A Reliable Fiber-Optic Temperature Sensor Based on Fluorescence Intensity Ratio Technique for Real-Time Human Thermal Detection

In this paper, we propose and demonstrate a ratiometric fluorescence temperature sensor based on an innovative silica-tellurite composite, which is capable of sensing dynamic human thermal information in real time. The temperature-sensitive upconversion fluorescence emission is generated by a miniaturized tellurite glass tip upon near-infrared excitation and collected by silica optical fiber channels. The ambient temperature information is demodulated via a fluorescence intensity ratio technique. This is the first time that Er3+/Yb3+ co-doped tellurite glass, which has fragile mechanical strength and a distinctive softening temperature, has been successfully extracted into a thin-walled silica tube using a negative pressure method. This provides a robust packaging for tellurite glass, allowing it for reliable thermometry in various complex scenarios.
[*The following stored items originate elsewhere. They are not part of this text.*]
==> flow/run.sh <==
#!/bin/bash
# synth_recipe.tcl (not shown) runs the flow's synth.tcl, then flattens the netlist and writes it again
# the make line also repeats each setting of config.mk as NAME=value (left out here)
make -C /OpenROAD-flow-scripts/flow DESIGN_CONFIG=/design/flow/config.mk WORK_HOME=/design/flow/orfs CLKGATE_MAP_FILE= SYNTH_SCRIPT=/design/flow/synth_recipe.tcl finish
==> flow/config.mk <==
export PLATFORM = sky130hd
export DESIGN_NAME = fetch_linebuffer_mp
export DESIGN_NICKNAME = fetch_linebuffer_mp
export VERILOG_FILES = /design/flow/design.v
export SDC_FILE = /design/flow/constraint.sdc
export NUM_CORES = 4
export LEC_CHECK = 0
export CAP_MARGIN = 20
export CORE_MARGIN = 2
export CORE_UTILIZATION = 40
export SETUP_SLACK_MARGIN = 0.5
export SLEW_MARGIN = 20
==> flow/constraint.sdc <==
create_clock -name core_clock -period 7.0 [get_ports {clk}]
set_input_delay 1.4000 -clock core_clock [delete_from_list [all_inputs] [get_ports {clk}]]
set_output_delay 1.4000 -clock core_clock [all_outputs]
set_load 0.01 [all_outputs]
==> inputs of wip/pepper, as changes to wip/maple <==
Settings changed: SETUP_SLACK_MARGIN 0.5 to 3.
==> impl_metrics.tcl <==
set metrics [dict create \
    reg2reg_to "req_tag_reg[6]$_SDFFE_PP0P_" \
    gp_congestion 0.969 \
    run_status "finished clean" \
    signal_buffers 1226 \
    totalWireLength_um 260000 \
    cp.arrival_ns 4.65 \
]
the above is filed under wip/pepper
When applied to a human body, the sensitive tip located in the armpit and tongue fossa can continuously and accurately acquire the thermal information with a fast response time within 1 s. With its miniature size, robust packaging, intrinsic safety, fast response, and high reliability, the proposed ratiometric fluorescence sensor holds great potential for real-time human (in vivo/ex vivo) health assessment in clinical medicine, personalized healthcare, human-machine interfaces, and other intricate scenarios.